#### Directions for this task:
In the records below, find the line that contains "function automatic logic" and the line that contains "logic [1:0] coin_value;", then retype exactly those two lines and every line between them.

#### Data to use:
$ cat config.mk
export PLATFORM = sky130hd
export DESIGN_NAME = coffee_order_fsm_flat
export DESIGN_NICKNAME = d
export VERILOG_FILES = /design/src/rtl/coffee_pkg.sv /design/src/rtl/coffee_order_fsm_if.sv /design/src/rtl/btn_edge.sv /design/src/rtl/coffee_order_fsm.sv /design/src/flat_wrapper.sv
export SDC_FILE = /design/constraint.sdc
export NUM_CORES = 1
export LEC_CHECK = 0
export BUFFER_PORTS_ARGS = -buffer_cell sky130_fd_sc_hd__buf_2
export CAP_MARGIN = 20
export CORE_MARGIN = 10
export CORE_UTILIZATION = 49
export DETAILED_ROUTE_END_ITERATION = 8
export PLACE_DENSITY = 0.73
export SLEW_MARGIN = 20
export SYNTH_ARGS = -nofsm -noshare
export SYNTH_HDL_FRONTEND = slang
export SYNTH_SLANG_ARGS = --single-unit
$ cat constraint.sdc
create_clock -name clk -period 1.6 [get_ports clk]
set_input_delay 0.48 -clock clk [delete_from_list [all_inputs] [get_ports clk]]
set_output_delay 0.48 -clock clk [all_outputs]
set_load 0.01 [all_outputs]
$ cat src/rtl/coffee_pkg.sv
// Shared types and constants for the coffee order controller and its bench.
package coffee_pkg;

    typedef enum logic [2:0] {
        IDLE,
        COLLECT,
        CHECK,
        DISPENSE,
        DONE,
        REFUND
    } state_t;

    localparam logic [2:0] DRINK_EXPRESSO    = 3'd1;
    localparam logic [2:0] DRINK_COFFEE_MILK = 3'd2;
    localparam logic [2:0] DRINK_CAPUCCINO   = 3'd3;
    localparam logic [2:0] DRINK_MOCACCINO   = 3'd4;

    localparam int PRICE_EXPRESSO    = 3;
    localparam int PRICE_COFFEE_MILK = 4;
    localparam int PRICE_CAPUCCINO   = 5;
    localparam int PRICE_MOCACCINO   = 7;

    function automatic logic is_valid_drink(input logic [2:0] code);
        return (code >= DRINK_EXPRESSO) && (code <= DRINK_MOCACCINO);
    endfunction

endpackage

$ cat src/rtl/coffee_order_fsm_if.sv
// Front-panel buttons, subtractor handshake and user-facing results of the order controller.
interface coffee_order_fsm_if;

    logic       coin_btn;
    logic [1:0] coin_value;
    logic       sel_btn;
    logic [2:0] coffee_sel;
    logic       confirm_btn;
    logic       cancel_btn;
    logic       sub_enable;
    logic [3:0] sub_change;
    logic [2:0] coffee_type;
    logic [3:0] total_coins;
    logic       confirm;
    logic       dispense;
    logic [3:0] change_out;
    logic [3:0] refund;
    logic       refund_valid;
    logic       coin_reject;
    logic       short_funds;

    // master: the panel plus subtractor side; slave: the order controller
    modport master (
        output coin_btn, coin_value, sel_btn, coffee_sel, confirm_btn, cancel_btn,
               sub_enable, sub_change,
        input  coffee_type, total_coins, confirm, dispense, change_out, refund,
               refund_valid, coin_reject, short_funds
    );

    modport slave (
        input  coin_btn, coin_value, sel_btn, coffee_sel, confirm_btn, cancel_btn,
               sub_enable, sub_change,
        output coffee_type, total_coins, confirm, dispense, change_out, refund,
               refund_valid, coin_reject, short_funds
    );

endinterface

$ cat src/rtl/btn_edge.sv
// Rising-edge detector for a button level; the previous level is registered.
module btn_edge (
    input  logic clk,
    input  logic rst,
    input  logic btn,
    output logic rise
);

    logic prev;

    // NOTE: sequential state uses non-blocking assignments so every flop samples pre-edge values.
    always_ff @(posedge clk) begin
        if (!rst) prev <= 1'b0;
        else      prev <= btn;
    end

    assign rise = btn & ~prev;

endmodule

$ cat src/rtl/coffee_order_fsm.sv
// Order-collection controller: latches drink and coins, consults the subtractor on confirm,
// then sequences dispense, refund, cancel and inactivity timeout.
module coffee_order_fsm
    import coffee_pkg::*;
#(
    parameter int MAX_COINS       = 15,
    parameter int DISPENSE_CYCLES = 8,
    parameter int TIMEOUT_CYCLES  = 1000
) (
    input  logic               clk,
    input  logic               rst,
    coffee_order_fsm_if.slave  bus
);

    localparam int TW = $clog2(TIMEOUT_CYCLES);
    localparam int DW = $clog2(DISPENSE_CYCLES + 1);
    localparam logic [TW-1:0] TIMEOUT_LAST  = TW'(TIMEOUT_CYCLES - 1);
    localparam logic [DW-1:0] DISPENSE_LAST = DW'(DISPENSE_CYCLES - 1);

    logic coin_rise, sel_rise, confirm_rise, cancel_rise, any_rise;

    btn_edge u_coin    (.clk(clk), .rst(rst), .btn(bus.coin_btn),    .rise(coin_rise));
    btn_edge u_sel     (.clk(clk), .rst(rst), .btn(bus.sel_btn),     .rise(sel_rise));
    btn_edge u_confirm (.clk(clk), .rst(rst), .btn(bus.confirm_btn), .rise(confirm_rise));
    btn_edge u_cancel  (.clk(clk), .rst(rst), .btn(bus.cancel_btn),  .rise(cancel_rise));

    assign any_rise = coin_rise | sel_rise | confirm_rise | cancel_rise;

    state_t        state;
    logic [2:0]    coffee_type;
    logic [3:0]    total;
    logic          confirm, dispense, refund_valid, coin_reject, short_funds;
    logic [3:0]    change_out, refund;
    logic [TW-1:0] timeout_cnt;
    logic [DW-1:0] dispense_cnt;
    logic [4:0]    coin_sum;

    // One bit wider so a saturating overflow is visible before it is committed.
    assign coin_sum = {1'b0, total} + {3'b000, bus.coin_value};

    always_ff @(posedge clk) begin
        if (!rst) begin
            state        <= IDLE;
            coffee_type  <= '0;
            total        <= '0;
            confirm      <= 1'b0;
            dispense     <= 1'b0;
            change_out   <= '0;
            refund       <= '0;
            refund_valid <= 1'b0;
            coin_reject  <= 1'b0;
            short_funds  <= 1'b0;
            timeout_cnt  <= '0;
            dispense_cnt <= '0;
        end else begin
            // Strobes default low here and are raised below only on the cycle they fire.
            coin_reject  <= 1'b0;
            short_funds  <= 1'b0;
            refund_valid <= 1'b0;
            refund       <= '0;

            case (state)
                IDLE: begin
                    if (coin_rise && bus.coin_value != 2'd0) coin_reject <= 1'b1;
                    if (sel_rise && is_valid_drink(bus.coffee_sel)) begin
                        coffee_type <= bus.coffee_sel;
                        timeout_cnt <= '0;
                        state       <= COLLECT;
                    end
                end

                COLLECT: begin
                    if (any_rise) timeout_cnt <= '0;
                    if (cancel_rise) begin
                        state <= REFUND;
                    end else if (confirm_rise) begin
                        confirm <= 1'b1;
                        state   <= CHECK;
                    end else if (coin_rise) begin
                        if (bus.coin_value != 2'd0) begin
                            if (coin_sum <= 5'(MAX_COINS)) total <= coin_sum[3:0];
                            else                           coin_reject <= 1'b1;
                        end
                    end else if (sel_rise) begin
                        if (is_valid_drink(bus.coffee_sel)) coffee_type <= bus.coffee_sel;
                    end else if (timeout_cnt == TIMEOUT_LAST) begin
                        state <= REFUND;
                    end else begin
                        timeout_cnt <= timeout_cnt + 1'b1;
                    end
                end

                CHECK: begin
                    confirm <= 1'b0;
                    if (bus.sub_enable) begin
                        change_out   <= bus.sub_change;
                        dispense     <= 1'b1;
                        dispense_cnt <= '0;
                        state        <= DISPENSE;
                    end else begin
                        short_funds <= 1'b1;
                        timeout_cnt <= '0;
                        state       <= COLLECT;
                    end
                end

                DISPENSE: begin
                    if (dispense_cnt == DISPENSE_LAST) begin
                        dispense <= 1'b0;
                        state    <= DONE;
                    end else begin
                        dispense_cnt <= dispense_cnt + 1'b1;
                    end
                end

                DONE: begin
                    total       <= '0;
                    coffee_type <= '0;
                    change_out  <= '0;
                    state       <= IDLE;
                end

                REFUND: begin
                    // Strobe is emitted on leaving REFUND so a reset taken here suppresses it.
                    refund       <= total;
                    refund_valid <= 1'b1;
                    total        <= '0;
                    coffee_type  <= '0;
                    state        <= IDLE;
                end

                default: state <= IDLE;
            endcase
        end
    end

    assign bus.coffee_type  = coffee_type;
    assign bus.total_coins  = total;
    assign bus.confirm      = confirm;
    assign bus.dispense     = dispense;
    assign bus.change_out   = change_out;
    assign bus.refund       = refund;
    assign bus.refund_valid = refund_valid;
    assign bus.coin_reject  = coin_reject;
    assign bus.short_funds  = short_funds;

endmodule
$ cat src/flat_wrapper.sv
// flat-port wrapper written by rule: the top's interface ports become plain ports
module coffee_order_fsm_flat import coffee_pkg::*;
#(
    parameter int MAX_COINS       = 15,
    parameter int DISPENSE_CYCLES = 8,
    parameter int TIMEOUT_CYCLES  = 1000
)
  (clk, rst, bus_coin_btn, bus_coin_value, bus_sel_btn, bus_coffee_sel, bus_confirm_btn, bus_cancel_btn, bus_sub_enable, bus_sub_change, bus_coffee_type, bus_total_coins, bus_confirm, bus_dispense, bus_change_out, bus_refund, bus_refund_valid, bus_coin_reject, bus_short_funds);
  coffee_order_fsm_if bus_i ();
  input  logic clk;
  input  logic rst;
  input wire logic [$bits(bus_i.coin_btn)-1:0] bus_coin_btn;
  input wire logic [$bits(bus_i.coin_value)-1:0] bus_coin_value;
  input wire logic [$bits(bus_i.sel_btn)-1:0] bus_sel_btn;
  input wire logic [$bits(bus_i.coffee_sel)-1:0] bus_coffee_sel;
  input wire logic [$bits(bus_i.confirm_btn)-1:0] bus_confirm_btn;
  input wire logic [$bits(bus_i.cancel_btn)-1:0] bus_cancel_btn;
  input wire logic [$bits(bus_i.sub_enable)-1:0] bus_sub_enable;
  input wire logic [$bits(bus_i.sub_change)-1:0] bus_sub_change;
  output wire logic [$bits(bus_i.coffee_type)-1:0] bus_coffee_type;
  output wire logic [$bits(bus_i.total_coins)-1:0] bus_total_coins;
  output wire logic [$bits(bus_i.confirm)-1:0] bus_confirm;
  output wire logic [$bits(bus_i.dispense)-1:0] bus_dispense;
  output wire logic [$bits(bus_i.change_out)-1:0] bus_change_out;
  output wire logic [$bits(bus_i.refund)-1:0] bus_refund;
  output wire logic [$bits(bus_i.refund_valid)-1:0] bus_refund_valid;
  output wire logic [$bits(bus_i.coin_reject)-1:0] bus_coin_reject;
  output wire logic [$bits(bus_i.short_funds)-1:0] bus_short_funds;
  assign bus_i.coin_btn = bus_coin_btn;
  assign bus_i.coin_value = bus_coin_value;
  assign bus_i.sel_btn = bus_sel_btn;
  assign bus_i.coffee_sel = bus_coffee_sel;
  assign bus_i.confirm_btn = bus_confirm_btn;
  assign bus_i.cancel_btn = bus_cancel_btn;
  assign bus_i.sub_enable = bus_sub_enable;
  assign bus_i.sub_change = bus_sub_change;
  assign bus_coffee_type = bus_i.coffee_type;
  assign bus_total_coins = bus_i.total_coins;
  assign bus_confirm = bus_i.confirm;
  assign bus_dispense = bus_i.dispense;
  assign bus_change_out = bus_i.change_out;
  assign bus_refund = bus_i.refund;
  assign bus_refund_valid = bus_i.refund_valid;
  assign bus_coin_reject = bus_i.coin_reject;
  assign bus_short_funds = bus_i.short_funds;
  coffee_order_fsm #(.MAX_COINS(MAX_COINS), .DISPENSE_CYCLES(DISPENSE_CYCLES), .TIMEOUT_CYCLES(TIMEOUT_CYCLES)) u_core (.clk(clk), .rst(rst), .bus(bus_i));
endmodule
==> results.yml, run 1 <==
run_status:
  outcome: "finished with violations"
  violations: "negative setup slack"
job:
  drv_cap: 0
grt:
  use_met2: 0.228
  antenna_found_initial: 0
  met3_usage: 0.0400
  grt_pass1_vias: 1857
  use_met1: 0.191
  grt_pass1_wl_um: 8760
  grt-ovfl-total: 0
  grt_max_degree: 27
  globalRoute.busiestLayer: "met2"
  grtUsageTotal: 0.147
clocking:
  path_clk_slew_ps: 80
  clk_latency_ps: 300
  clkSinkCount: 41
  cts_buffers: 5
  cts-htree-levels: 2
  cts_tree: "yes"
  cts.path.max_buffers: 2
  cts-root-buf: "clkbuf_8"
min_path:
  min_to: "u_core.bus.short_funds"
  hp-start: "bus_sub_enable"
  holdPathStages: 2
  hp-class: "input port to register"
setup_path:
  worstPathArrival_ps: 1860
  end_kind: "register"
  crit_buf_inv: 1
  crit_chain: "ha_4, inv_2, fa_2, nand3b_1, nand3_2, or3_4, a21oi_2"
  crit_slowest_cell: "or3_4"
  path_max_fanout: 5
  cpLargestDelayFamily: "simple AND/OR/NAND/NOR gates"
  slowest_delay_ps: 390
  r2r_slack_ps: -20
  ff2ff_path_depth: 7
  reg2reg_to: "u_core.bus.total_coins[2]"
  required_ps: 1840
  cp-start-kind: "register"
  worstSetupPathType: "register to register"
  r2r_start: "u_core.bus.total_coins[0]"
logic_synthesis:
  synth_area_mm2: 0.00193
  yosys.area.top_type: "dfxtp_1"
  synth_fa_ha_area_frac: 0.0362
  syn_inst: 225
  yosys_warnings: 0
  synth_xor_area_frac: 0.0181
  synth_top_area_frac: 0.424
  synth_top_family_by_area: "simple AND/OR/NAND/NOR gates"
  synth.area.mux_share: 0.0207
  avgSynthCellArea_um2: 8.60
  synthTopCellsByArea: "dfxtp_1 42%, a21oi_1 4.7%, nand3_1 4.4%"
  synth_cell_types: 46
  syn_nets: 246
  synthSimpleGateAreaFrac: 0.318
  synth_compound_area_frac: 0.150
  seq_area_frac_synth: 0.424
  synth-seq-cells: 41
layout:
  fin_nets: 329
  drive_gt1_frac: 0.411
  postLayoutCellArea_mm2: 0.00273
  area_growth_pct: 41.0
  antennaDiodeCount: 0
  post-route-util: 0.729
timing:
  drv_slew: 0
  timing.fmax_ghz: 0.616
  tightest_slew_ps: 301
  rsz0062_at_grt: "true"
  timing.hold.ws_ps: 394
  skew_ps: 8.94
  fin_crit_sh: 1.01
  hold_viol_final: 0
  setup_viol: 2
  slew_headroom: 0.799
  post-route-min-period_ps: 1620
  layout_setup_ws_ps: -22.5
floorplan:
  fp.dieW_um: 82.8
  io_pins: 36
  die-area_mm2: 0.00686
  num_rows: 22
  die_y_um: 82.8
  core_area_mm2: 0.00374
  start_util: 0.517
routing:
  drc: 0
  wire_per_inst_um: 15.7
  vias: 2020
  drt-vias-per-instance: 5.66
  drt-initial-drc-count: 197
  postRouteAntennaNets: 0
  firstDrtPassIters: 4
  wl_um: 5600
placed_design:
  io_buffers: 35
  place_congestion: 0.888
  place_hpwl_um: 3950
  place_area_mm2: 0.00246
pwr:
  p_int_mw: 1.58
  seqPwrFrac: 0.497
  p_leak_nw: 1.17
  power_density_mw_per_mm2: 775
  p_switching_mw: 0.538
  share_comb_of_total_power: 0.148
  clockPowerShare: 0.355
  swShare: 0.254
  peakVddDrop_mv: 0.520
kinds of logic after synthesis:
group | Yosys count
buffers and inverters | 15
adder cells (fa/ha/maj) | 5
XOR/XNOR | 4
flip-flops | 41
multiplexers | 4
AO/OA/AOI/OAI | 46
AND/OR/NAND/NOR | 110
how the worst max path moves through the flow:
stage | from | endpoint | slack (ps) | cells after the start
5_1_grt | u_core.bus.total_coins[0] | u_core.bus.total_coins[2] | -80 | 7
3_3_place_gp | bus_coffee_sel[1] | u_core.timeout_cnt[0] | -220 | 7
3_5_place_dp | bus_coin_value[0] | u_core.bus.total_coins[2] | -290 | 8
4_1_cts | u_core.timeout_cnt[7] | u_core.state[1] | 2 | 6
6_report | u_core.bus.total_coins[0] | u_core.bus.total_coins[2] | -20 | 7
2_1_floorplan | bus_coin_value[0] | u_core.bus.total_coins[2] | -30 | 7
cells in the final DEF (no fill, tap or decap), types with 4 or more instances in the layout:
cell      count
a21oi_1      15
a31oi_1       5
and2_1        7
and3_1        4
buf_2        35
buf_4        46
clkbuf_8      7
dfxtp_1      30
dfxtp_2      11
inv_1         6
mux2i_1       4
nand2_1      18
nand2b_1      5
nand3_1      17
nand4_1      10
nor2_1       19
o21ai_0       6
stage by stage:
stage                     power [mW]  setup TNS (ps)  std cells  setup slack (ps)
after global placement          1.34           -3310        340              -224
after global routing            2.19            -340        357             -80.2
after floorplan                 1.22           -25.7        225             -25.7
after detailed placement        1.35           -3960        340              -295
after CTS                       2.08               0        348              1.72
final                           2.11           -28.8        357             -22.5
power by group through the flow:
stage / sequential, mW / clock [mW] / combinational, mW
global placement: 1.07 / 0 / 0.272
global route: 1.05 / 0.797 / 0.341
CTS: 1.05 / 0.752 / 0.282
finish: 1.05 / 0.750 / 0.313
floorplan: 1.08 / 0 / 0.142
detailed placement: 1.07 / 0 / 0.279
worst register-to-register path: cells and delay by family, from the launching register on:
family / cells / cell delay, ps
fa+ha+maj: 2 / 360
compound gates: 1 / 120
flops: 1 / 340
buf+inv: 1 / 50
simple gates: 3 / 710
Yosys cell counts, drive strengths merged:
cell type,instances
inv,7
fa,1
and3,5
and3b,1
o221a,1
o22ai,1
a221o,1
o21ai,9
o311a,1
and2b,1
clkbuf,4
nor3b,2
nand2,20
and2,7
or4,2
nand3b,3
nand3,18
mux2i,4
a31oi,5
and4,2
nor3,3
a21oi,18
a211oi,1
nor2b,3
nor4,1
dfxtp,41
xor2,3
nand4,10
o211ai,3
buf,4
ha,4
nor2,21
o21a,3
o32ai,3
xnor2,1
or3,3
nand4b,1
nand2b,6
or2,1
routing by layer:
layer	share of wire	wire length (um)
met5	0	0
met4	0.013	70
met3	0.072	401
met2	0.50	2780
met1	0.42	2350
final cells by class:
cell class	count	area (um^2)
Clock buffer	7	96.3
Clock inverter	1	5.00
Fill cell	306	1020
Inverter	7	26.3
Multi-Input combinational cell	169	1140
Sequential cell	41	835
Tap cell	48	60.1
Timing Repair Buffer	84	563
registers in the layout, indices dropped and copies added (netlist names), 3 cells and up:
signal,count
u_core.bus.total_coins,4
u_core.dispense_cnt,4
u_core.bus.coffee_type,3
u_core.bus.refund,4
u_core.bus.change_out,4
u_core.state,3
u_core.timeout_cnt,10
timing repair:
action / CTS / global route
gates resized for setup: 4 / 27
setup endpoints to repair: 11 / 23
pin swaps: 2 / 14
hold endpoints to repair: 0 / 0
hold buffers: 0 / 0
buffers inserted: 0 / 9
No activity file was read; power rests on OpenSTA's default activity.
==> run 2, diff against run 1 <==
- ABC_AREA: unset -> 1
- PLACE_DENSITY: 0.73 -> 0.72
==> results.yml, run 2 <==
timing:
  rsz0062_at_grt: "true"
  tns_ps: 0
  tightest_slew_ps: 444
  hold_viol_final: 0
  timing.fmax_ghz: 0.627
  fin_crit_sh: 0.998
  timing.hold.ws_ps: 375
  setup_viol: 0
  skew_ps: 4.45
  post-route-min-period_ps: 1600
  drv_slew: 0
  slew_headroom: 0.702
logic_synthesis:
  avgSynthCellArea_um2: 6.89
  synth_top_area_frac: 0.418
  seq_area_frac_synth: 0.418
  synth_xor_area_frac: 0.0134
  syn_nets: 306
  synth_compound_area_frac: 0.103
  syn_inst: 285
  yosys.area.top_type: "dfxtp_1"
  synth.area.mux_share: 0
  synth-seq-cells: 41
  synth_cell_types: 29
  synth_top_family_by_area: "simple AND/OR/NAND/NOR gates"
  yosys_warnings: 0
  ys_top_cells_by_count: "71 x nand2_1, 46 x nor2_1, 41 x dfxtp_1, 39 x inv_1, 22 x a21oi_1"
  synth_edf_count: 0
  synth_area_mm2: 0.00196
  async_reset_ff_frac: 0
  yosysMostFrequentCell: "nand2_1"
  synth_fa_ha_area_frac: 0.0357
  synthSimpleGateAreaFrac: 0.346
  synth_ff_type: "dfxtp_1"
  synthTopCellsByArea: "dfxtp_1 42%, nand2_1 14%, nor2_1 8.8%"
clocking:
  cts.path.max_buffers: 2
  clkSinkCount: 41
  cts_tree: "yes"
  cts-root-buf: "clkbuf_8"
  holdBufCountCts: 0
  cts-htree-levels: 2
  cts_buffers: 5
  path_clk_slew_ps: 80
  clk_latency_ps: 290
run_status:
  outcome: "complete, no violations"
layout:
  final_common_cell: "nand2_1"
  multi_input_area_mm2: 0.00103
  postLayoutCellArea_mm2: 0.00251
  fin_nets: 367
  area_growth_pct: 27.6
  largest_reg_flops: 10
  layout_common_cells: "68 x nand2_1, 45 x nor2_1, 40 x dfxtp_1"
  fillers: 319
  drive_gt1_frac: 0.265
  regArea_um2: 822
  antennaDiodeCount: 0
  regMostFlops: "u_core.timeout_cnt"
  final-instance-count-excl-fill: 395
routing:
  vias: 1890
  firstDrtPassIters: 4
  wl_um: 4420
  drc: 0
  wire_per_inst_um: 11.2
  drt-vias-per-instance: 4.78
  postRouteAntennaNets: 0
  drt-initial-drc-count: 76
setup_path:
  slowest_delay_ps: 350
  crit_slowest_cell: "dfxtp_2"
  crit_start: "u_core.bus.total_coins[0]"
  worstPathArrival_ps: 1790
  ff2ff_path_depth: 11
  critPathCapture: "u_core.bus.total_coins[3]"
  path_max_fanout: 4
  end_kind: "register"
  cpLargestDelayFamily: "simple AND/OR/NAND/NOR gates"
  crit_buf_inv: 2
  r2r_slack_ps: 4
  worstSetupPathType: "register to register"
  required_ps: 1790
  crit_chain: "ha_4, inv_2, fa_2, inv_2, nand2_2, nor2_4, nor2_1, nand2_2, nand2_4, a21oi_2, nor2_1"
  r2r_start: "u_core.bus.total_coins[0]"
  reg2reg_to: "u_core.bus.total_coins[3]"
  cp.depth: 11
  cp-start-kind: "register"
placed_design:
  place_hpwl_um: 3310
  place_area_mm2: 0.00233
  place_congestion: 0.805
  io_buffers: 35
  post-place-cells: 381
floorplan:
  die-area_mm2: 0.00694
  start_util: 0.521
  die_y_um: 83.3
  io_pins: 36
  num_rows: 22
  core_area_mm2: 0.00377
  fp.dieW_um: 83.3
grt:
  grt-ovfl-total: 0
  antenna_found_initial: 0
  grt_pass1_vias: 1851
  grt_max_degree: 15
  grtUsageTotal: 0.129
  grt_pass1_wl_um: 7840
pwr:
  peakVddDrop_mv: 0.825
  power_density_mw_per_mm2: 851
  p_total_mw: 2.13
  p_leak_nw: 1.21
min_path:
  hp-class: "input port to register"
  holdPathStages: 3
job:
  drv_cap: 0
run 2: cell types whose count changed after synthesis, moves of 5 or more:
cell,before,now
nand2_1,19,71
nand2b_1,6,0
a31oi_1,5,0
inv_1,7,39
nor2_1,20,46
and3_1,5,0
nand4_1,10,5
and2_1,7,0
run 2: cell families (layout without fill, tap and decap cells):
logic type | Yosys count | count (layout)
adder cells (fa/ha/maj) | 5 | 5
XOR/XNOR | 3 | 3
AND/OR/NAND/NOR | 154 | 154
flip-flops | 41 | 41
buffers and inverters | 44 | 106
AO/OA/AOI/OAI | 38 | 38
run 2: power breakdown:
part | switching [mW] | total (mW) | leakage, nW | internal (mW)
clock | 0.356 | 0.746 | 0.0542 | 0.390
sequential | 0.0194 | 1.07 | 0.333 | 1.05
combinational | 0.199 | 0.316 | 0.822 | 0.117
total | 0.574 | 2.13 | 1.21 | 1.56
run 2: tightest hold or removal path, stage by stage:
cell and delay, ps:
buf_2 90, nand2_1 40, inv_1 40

#### Finished task:
    function automatic logic is_valid_drink(input logic [2:0] code);
        return (code >= DRINK_EXPRESSO) && (code <= DRINK_MOCACCINO);
    endfunction

endpackage

$ cat src/rtl/coffee_order_fsm_if.sv
// Front-panel buttons, subtractor handshake and user-facing results of the order controller.
interface coffee_order_fsm_if;

    logic       coin_btn;
    logic [1:0] coin_value;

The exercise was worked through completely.